§ Description of the task: Pick out each line of the records in which the word "parameter" appears.

Saved entries:
Background: an optimization exercise with open tools, aiming at small area and a short achievable clock period. Do not read the settings as production practice. In this exercise RTL edits were held to simulation tests only and were not proved equivalent to the original. Power figures rest on the tool's default switching activity, not on a simulated workload.

==> flow/design.v <==
module mcdf_arb_n #(
    parameter  int NCH   = 4,
    parameter  int DW    = 32,
    parameter  int DEPTH = 32,
    localparam int ID_W  = (NCH > 1) ? $clog2(NCH) : 1
) (
    input  logic                clk_i,
    input  logic                rstn_i,
    input  logic [NCH*DW-1:0]   ch_data_i,
    input  logic [NCH-1:0]      ch_valid_i,
    output logic [NCH-1:0]      ch_ready_o,
    input  logic [NCH-1:0]      cfg_en_i,
    input  logic [NCH*2-1:0]    cfg_prio_i,
    input  logic [NCH*3-1:0]    cfg_pkglen_i,
    output logic [NCH*8-1:0]    margin_o,
    input  logic                f2a_id_req_i,
    input  logic                f2a_ack_i,
    output logic                a2f_val_o,
    output logic [ID_W-1:0]     a2f_id_o,
    output logic [DW-1:0]       a2f_data_o,
    output logic [2:0]          a2f_pkglen_sel_o
);
    localparam int AW = $clog2(DEPTH);
    localparam int CW = AW + 1;
    localparam int RD = DEPTH - 1;
    logic            xfer, val;
    logic [NCH-1:0]  cur;               
    logic [DW-1:0]   head   [NCH];
    logic [DW-1:0]   sreg   [NCH][RD];
    logic [CW-1:0]   mgn    [NCH];      
    logic [CW-1:0]   mgn_nx [NCH];
    logic [NCH-1:0]  nfull, one;        
    logic [DW-1:0]   rdat   [NCH];
    logic [NCH-1:0]  empty, push, pop, elig, h_din, h_mem;
    logic [ID_W-1:0] rr_ptr;
    logic            grant_go, xfer_pop, last, val_nx;
    logic [AW-1:0]   wcnt;
    logic [NCH-1:0]  win;
    logic [ID_W-1:0] winner;
    logic [2:0]      win_len;
    always_comb begin
        for (int n = 0; n < NCH; n++) begin
            empty[n]           = mgn[n][AW];
            ch_ready_o[n]      = cfg_en_i[n] && nfull[n];
            push[n]            = ch_valid_i[n] && cfg_en_i[n] && nfull[n];
            pop[n]             = xfer_pop && cur[n];
            elig[n]            = cfg_en_i[n] && !empty[n];
            margin_o[n*8 +: 8] = 8'(mgn[n]);
            h_din[n]           = push[n] && (empty[n] || (one[n] && pop[n]));
            h_mem[n]           = pop[n] && !one[n];
            mgn_nx[n]          = mgn[n];
            if (push[n] && !pop[n])      mgn_nx[n] = mgn[n] - CW'(1);
            else if (pop[n] && !push[n]) mgn_nx[n] = mgn[n] + CW'(1);
        end
    end
    assign a2f_val_o = val;
    assign xfer_pop  = val && f2a_ack_i;
    localparam int NO = 2 * NCH;              
    localparam int NB = (NO + 2) / 3;
    logic [3*NB-1:0] osel;
    logic [DW-1:0]   odat [3*NB];
    logic [DW-1:0]   dout;
    logic            dout_en;
    always_comb begin
        dout_en = grant_go;
        for (int n = 0; n < NCH; n++) begin
            dout_en     = dout_en || (xfer && cur[n] && (h_din[n] || h_mem[n]));
            osel[n]     = win[n] && !xfer;
            odat[n]     = head[n];
            osel[NCH+n] = cur[n] && xfer;
            odat[NCH+n] = rdat[n];
        end
        for (int k = NO; k < 3*NB; k++) begin
            osel[k] = 1'b0;
            odat[k] = '0;
        end
    end
    logic [DW-1:0] dnx;
    for (genvar b = 0; b < DW; b++) begin : g_out
        logic [NB-1:0] t;
        for (genvar k = 0; k < NB; k++) begin : g_a
            if (3*k + 2 < NO) begin : g3
                mcdf_arb_aoi222 u_aoi (
                    .a0(odat[3*k][b]),   .s0(osel[3*k]),
                    .a1(odat[3*k+1][b]), .s1(osel[3*k+1]),
                    .a2(odat[3*k+2][b]), .s2(osel[3*k+2]),
                    .y(t[k]));
            end else if (3*k + 1 < NO) begin : g2
                mcdf_arb_aoi22 u_aoi (
                    .a0(odat[3*k][b]),   .s0(osel[3*k]),
                    .a1(odat[3*k+1][b]), .s1(osel[3*k+1]),
                    .y(t[k]));
            end else begin : g1
                assign t[k] = !(odat[3*k][b] && osel[3*k]);
            end
        end
        mcdf_arb_nand #(.W(NB)) u_nand (.a(t), .y(dnx[b]));
    end
    assign a2f_data_o = dout;
    always_ff @(posedge clk_i) begin
        if (dout_en) dout <= dnx;
    end
    localparam int NT = RD + 1;               
    localparam int NA = (NT + 2) / 3;         
    localparam int NN = (NA + 3) / 4;         
    for (genvar n = 0; n < NCH; n++) begin : g_rd
        logic [3*NA-1:0]    sel;
        logic [DW*3*NA-1:0] dat;
        always_comb begin
            sel = '0;
            dat = '0;
            for (int i = 0; i < RD; i++) begin
                sel[i]          = (mgn[n] == CW'(RD - 1 - i));
                dat[i*DW +: DW] = sreg[n][i];
            end
            sel[RD]          = h_din[n];
            dat[RD*DW +: DW] = ch_data_i[n*DW +: DW];
        end
        for (genvar b = 0; b < DW; b++) begin : g_b
            logic [NA-1:0] t;
            logic [NN-1:0] u;
            for (genvar k = 0; k < NA; k++) begin : g_a
                if (3*k + 2 < NT) begin : g3
                    mcdf_arb_aoi222 u_aoi (
                        .a0(dat[(3*k)*DW + b]),   .s0(sel[3*k]),
                        .a1(dat[(3*k+1)*DW + b]), .s1(sel[3*k+1]),
                        .a2(dat[(3*k+2)*DW + b]), .s2(sel[3*k+2]),
                        .y(t[k]));
                end else if (3*k + 1 < NT) begin : g2
                    mcdf_arb_aoi22 u_aoi (
                        .a0(dat[(3*k)*DW + b]),   .s0(sel[3*k]),
                        .a1(dat[(3*k+1)*DW + b]), .s1(sel[3*k+1]),
                        .y(t[k]));
                end else begin : g1
                    assign t[k] = !(dat[(3*k)*DW + b] && sel[3*k]);
                end
            end
            for (genvar k = 0; k < NN; k++) begin : g_n
                localparam int W = (NA - 4*k < 4) ? NA - 4*k : 4;
                mcdf_arb_nand #(.W(W)) u_nand (.a(t[4*k +: W]), .y(u[k]));
            end
            assign rdat[n][b] = |u;
        end
    end
    always_comb begin
        for (int i = 0; i < NCH; i++) begin
            win[i] = elig[i];
            for (int j = 0; j < NCH; j++) begin
                if (j != i) begin
                    logic [ID_W-1:0] di, dj;
                    di = ID_W'(i) - rr_ptr - ID_W'(1);    
                    dj = ID_W'(j) - rr_ptr - ID_W'(1);
                    win[i] = win[i] && (!elig[j] ||
                             (cfg_prio_i[i*2 +: 2] < cfg_prio_i[j*2 +: 2]) ||
                             ((cfg_prio_i[i*2 +: 2] == cfg_prio_i[j*2 +: 2]) && (di < dj)));
                end
            end
        end
        winner  = '0;
        win_len = '0;
        for (int i = 0; i < NCH; i++) begin
            winner  = winner  | (win[i] ? ID_W'(i) : '0);
            win_len = win_len | (win[i] ? cfg_pkglen_i[i*3 +: 3] : 3'd0);
        end
    end
    assign grant_go = !xfer && f2a_id_req_i && (|elig);
    always_comb begin
        case (a2f_pkglen_sel_o)
            3'd0:    last = &wcnt[1:0];
            3'd1:    last = &wcnt[2:0];
            3'd2:    last = &wcnt[3:0];
            default: last = &wcnt[4:0];
        endcase
    end
    always_comb begin
        val_nx = 1'b0;
        if (grant_go) begin
            val_nx = 1'b1;
        end else if (xfer && !(xfer_pop && last)) begin
            for (int n = 0; n < NCH; n++)
                if (cur[n]) val_nx = !mgn_nx[n][AW];
        end
    end
    always_ff @(posedge clk_i or negedge rstn_i) begin
        if (!rstn_i) begin
            xfer             <= 1'b0;
            val              <= 1'b0;
            a2f_id_o         <= '0;
            cur              <= '0;
            a2f_pkglen_sel_o <= '0;
            rr_ptr           <= ID_W'(NCH - 1);
            wcnt             <= '0;
        end else begin
            val <= val_nx;
            if (grant_go) begin
                xfer             <= 1'b1;
                a2f_id_o         <= winner;
                cur              <= win;
                rr_ptr           <= winner;
                a2f_pkglen_sel_o <= win_len;
            end
            if (xfer_pop) begin
                if (last) begin
                    xfer <= 1'b0;
                    wcnt <= '0;
                end else begin
                    wcnt <= wcnt + AW'(1);
                end
            end
        end
    end
    always_ff @(posedge clk_i or negedge rstn_i) begin
        if (!rstn_i) begin
            for (int n = 0; n < NCH; n++) begin
                mgn[n]   <= CW'(DEPTH);
                nfull[n] <= 1'b1;
                one[n]   <= 1'b0;
            end
        end else begin
            for (int n = 0; n < NCH; n++) begin
                mgn[n]   <= mgn_nx[n];
                nfull[n] <= (mgn_nx[n] != '0);
                one[n]   <= (mgn_nx[n] == CW'(DEPTH - 1));
            end
        end
    end
    always_ff @(posedge clk_i) begin
        for (int n = 0; n < NCH; n++) begin
            if (h_din[n] || h_mem[n]) head[n] <= rdat[n];
            if (push[n]) begin
                sreg[n][0] <= ch_data_i[n*DW +: DW];
                for (int i = 1; i < RD; i++) sreg[n][i] <= sreg[n][i-1];
            end
        end
    end
endmodule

§ Answer section:
    parameter  int NCH   = 4,
    parameter  int DW    = 32,
    parameter  int DEPTH = 32,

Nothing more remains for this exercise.